FILE - Angolan businesswoman Isabel dos Santos delivers a speech during the start of the new EFACEC Portuguese corporation's electric mobility industrial unit on Feb. 5, 2018 in Maia.

FILE - Angolan businesswoman Isabel dos Santos delivers a speech during the start of the new EFACEC Portuguese corporation's electric mobility industrial unit on Feb. 5, 2018 in Maia.

Isabel dos Santos is not the first member of her family to face legal scrutiny. In 2018, her brother, Jose Filomeno dos Santos, was arrested and accused of trying to steal $500 million while he ran Angola's sovereign wealth fund. He was freed last March but is facing a trial before the country's Supreme Court.

In a September speech at the Council on Foreign Relations, Lourenco said the country is determined to root out corruption in order to restore citizens' faith in government as well as create a more favorable business environment.

"Corruption has reached very alarming levels," Lourenco said. "The difference is that in the recent past … corruption existed but was not fought there was a state of impunity. But today the situation is not the same which means corruption is being fought and is being fought in a very courageous way."

Other observers applauded the decision to target the Dos Santos family, saying it sends a strong signal that no one is above the law. "It's a great lesson for current leaders who continue to think that justice will only hit a few," journalist and researcher Rafael Marques de Morais told VOA's Portuguese service.

'Never served in government'

But Dos Santos denies she is part of a system of corruption or patronage from her father's years in power. She said she never served in government or played a political role in the country. The closest she came was as a part of a team of businesspeople who helped rescue the national oil company in 2016 when it was $20 billion in debt.

"'I'm just a businesswoman. I'm an entrepreneur. I work in 60 countries. I work in South America, I work in Asia, I work in Europe and I work in technology. So I don't work with the government and contracts," she said.

Dos Santos added she supports the anti-corruption campaign but believes it is being used to target family members of the previous president in the run-up to internal elections for the leadership of the ruling MPLA political party.

Dos Santos also pointed out that Lourenco held a number of leadership positions prior to becoming president including Minister of Defence. She said between 2017 and 2019 he issued $3 billion worth of government contracts without putting them out for "public tender" or a competitive bidding process.

She said this shows he is part of an old, corrupt system in the MPLA party and not the reformer he claims to be. "For me it's just the way the political party works, MPLA works. It is the continuing of the MPLA tradition. And I regret to say I feel that very little has changed," she said.
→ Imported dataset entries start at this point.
**config.mk**
```make
export PLATFORM = sky130hd
export DESIGN_NAME = seg_scan_ctrl
export DESIGN_NICKNAME = d
export VERILOG_FILES = /design/src/rtl/seg_scan_ctrl.sv
export SDC_FILE = /design/constraint.sdc
export NUM_CORES = 1
export LEC_CHECK = 0
export ABC_AREA = 1
export CORE_MARGIN = 5
export CORE_UTILIZATION = 55
export CTS_CLUSTER_SIZE = 40
export DETAILED_ROUTE_END_ITERATION = 8
export PLACE_DENSITY = 0.79
export SLEW_MARGIN = 25
export SYNTH_ARGS = -nofsm -noshare
export SYNTH_HDL_FRONTEND = slang
export SYNTH_SLANG_ARGS = --single-unit
```
**constraint.sdc**
```tcl
create_clock -name clock -period 3.98 [get_ports clock]
set_clock_uncertainty 0.05 [all_clocks]
set_input_delay 0.398 -clock clock [delete_from_list [all_inputs] [get_ports clock]]
set_output_delay 0.398 -clock clock [all_outputs]
set_load 0.01 [all_outputs]
```
**src/rtl/seg_scan_ctrl.sv**
```systemverilog
// Display scheduler for a 4-digit 7-segment path: round-robin grant of two 16-bit
// sources, frame-aligned swap-in, dead-time digit scan and leading-zero blanking.
module seg_scan_ctrl #(
  parameter int SCAN_DIV = 1000,
  parameter int DEAD     = 16,
  parameter int HOLD     = 50000
) (
  input  logic        clock,
  input  logic        reset,
  input  logic [1:0]  req_valid,
  input  logic [31:0] req_value,
  output logic [1:0]  req_ready,
  input  logic        lz_en,
  output logic [3:0]  nibble,
  output logic [3:0]  digit,
  output logic        owner
);

  localparam int CW = (SCAN_DIV > 1) ? $clog2(SCAN_DIV) : 1;
  localparam int HW = (HOLD > 1) ? $clog2(HOLD) : 1;
  localparam logic [CW-1:0] CNT_LAST  = CW'(SCAN_DIV - 1);
  localparam logic [CW-1:0] CNT_DEAD  = CW'(DEAD);
  localparam logic [HW-1:0] HCNT_INIT = HW'((HOLD > 0) ? HOLD - 1 : 0);

  typedef enum logic [1:0] {ST_OPEN, ST_PEND, ST_HOLD} state_t;

  state_t        state_reg, state_next;
  logic [CW-1:0] cnt_reg, cnt_next;
  logic [1:0]    idx_reg, idx_next;
  logic [15:0]   disp_reg, disp_next;
  logic [15:0]   shadow_reg, shadow_next;
  logic          pend_owner_reg, pend_owner_next;
  logic          rr_reg, rr_next;
  logic          owner_reg, owner_next;
  logic [HW-1:0] hcnt_reg, hcnt_next;
  logic [3:0]    nibble_reg, nibble_next;
  logic [3:0]    digit_reg, digit_next;

  logic          cnt_wrap;
  logic          frame_end;
  logic [1:0]    grant;
  logic [3:0]    blank;

  assign cnt_wrap  = (cnt_reg == CNT_LAST);
  assign frame_end = cnt_wrap && (idx_reg == 2'd3);

  // Digit k is blanked when every digit from k upward is zero; digit 0 always shows.
  assign blank[0] = 1'b0;
  for (genvar gi = 1; gi < 4; gi++) begin : g_blank
    assign blank[gi] = lz_en && (disp_reg[15:4*gi] == '0);
  end

  always_comb begin
    cnt_next    = cnt_wrap ? '0 : cnt_reg + CW'(1);
    idx_next    = cnt_wrap ? idx_reg + 2'd1 : idx_reg;
    nibble_next = disp_reg[4*idx_reg +: 4];
    digit_next  = 4'b0000;
    if (cnt_reg >= CNT_DEAD && !blank[idx_reg])
      digit_next = 4'b0001 << idx_reg;
  end

  always_comb begin
    state_next      = state_reg;
    shadow_next     = shadow_reg;
    pend_owner_next = pend_owner_reg;
    rr_next         = rr_reg;
    disp_next       = disp_reg;
    owner_next      = owner_reg;
    hcnt_next       = hcnt_reg;
    grant           = 2'b00;
    case (state_reg)
      ST_OPEN: begin
        if (rr_reg == 1'b0)
          grant = req_valid[0] ? 2'b01 : (req_valid[1] ? 2'b10 : 2'b00);
        else
          grant = req_valid[1] ? 2'b10 : (req_valid[0] ? 2'b01 : 2'b00);
        if (|(grant & req_valid)) begin
          shadow_next     = grant[1] ? req_value[31:16] : req_value[15:0];
          pend_owner_next = grant[1];
          rr_next         = ~grant[1];
          state_next      = ST_PEND;
        end
      end
      ST_PEND: begin
        // Swap on the same edge as the idx 3->0 wrap so a frame never mixes values.
        if (frame_end) begin
          disp_next  = shadow_reg;
          owner_next = pend_owner_reg;
          if (HOLD == 0) begin
            state_next = ST_OPEN;
          end else begin
            state_next = ST_HOLD;
            hcnt_next  = HCNT_INIT;
          end
        end
      end
      ST_HOLD: begin
        if (hcnt_reg == '0)
          state_next = ST_OPEN;
        else
          hcnt_next = hcnt_reg - HW'(1);
      end
      default: state_next = ST_OPEN;
    endcase
  end

  always_ff @(posedge clock or posedge reset) begin
    if (reset) begin
      state_reg      <= ST_OPEN;
      cnt_reg        <= '0;
      idx_reg        <= '0;
      disp_reg       <= '0;
      shadow_reg     <= '0;
      pend_owner_reg <= 1'b0;
      rr_reg         <= 1'b0;
      owner_reg      <= 1'b0;
      hcnt_reg       <= '0;
      nibble_reg     <= '0;
      digit_reg      <= '0;
    end else begin
      state_reg      <= state_next;
      cnt_reg        <= cnt_next;
      idx_reg        <= idx_next;
      disp_reg       <= disp_next;
      shadow_reg     <= shadow_next;
      pend_owner_reg <= pend_owner_next;
      rr_reg         <= rr_next;
      owner_reg      <= owner_next;
      hcnt_reg       <= hcnt_next;
      nibble_reg     <= nibble_next;
      digit_reg      <= digit_next;
    end
  end

  // Grant is combinational; keep it quiet while reset is held.
  assign req_ready = reset ? 2'b00 : grant;
  assign nibble    = nibble_reg;
  assign digit     = digit_reg;
  assign owner     = owner_reg;

endmodule
```
==> metrics.txt <==
# TYPE chip_impl_metric gauge
chip_impl_info{name="status",value="completed"} 1
chip_impl_metric{name="drt-initial-drc-count",unit=""} 194
chip_impl_metric{name="netlist.area_leader.share",unit="%"} 47.9
chip_impl_metric{name="gpl.final_weighted_congestion",unit=""} 0.888
chip_impl_info{name="min_path_type",value="reg -> reg"} 1
chip_impl_metric{name="grt_antenna_before_repair",unit=""} 0
chip_impl_metric{name="area_growth_syn_to_layout",unit="%"} 17.5
chip_impl_metric{name="die-area",unit="um2"} 8700
chip_impl_metric{name="period_needed",unit="ns"} 3.02
chip_impl_metric{name="post_cts.resized_instances",unit=""} 0
chip_impl_metric{name="async_reset_ff_share",unit="%"} 100
chip_impl_metric{name="hpwl",unit="um"} 5820
chip_impl_info{name="yosys.cell_count.top_type",value="nand2_1"} 1
chip_impl_metric{name="final-hold-violation-count",unit=""} 0
chip_impl_metric{name="cp_max_fo",unit=""} 18
chip_impl_metric{name="detail_route.drc_violations",unit=""} 0
chip_impl_metric{name="global_route.usage.total",unit="%"} 19.7
chip_impl_metric{name="grt_pass1_wl",unit="um"} 13800
chip_impl_info{name="yosys_most_used_dff",value="dfrtp_1"} 1
chip_impl_metric{name="antenna_cells_inserted",unit=""} 0
chip_impl_metric{name="globalRoute.totalOverflow",unit=""} 0
chip_impl_info{name="synth_top_area_cell",value="dfrtp_1"} 1
chip_impl_metric{name="detailroute.via_count",unit=""} 3290
chip_impl_info{name="worst_setup_path_start_kind",value="input pin"} 1
chip_impl_metric{name="setup_viol",unit=""} 0
chip_impl_metric{name="slew_viol_final",unit=""} 0
chip_impl_metric{name="synthesis.area",unit="um2"} 3810
chip_impl_metric{name="cts_hold_buffers",unit=""} 0
chip_impl_metric{name="finalCritPeriodShare",unit="%"} 76.0
chip_impl_metric{name="final_critical_path_setup_slack",unit="ns"} 0.957
chip_impl_metric{name="port_buffers",unit=""} 47
chip_impl_metric{name="count_of_buffers_added_by_post_cts_timing_repair_for_setup",unit=""} 0
chip_impl_metric{name="first_global_vias",unit=""} 3077
chip_impl_metric{name="ir_drop_worst_vdd",unit="uV"} 197
chip_impl_metric{name="layout-drive-gt1-share",unit="%"} 7.46
chip_impl_metric{name="cts_bufs_inserted",unit=""} 9
chip_impl_metric{name="start_util",unit="%"} 56.5
chip_impl_metric{name="clock_insertion_delay_worst_skew",unit="ns"} 0.34
chip_impl_metric{name="synth-warning-count",unit=""} 0
chip_impl_metric{name="postSynthAreaPerCell",unit="um2"} 8.07
chip_impl_metric{name="worstPathArrival",unit="ns"} 2.58
chip_impl_metric{name="setup_total_negative_slack",unit="ns"} 0
chip_impl_metric{name="postSynthNetCount",unit=""} 517
chip_impl_metric{name="p_leak",unit="nW"} 2.28
chip_impl_metric{name="cap_violations",unit=""} 0
chip_impl_info{name="rsz_0062_raised_after_global_routing",value="no"} 1
chip_impl_metric{name="power_per_cell_area",unit="nW/um2"} 292
chip_impl_metric{name="synth_edf_count",unit=""} 0
chip_impl_metric{name="totalWireLength",unit="um"} 8080
chip_impl_info{name="netlist_top_cells_area",value="dfrtp_1, nand2_1, inv_1"} 1
chip_impl_metric{name="post_synthesis_sequential_area_ratio",unit="%"} 47.9
chip_impl_metric{name="synth_seq_cells",unit=""} 73
chip_impl_metric{name="cts_htree_levels",unit=""} 3
chip_impl_metric{name="tightest_slew",unit="ns"} 0.757
chip_impl_metric{name="drt_pass1_iterations",unit=""} 5
chip_impl_metric{name="tritoncts_num_sinks",unit=""} 73
chip_impl_metric{name="vias_per_cell",unit=""} 5.46
chip_impl_info{name="post_synth_most_frequent_cells",value="nand2_1, inv_1, dfrtp_1, nor2_1, o21ai_0"} 1
chip_impl_metric{name="synthDistinctLibCells",unit=""} 31
chip_impl_metric{name="chipWidth",unit="um"} 93.3
chip_impl_metric{name="routedWlPerCell",unit="um"} 13.4
chip_impl_metric{name="floorplan.core_area",unit="um2"} 6760
chip_impl_metric{name="timing.hold.ws",unit="ns"} 0.440
chip_impl_metric{name="cts.reportedPaths.clkPinSlew",unit="ns"} 0.08
chip_impl_metric{name="max_fclk",unit="MHz"} 331
chip_impl_metric{name="nets",unit=""} 562
chip_impl_metric{name="max-clock-path-buffers",unit=""} 2
chip_impl_metric{name="pre_cts_ws",unit="ns"} 0.995
chip_impl_metric{name="floorplan.die.height",unit="um"} 93.3
chip_impl_metric{name="largest_net_degree_at_the_start_of_global_routing",unit=""} 51
chip_impl_metric{name="postSynthCellCount",unit=""} 473
chip_impl_info{name="cts_tree",value="done"} 1
chip_impl_metric{name="worst-endpoint-required",unit="ns"} 3.53
chip_impl_info{name="worstSetupPathType",value="in -> out"} 1
chip_impl_info{name="endpoint_kind",value="output pin"} 1
chip_impl_metric{name="drt.antenna.violating_nets",unit=""} 0
chip_impl_info{name="clk_root_buffer_cell",value="clkbuf_8"} 1
chip_impl_metric{name="n_fill_cell",unit=""} 568
chip_impl_metric{name="ports_placed_on_the_boundary",unit=""} 48
chip_impl_metric{name="worst_slew_margin_rel",unit="%"} 49.5
chip_impl_metric{name="rows",unit=""} 30
==> logic make-up after synthesis <==
family	count (synthesis)	synth area share [%]
DFF	73	47.9
adders and majority gates	7	2.30
xor gates and xnor gates	5	1.15
buffers and inverters	92	10.1
AOI/OAI and AO/OA	63	10.2
and+or+nand+nor	233	28.4
==> metal layers <==
metal / wire (um) / vias up / GRT usage [%]
met5: 0 / - / 0
met1: 3690 / 1543 / 26.5
met3: 422 / 11 / 3.38
met4: 109 / 0 / 6.59
li1: - / 1631 / -
met2: 3860 / 105 / 32.2
==> critical path, stage by stage <==
cell and delay [ns]:
clkdlybuf4s50_1 0.83, inv_1 0.14, o211ai_2 0.61, nor2_1 0.08, clkdlybuf4s50_1 0.51
==> metrics by stage <==
| stage | instance area, um2 | cells | util, % | total power, mW |
|---|---|---|---|---|
| 3_3_place_gp | 4310 | 587 | 63.8 | 0.814 |
| 2_1_floorplan | 3810 | 473 | - | 0.773 |
| 3_5_place_dp | 4310 | 587 | 63.8 | 0.816 |
| 4_1_cts | 4480 | 603 | 66.3 | 1.32 |
| 5_1_grt | 4480 | 603 | 66.3 | 1.36 |
| 6_report | 4480 | 603 | 66.3 | 1.31 |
She said rather than view this as proof that no one is above the law, the measures will serve as a warning to other Angolan entrepreneurs and she worries they will be used as a political weapon.  "In a country that I believe should have the rule of law, like Angola, I'm very concerned for the future," she said. "I'm very concerned that these kinds of measures are going to be just arbitrarily put on someone from the private sector. Then it could be me today but it could be anyone else tomorrow."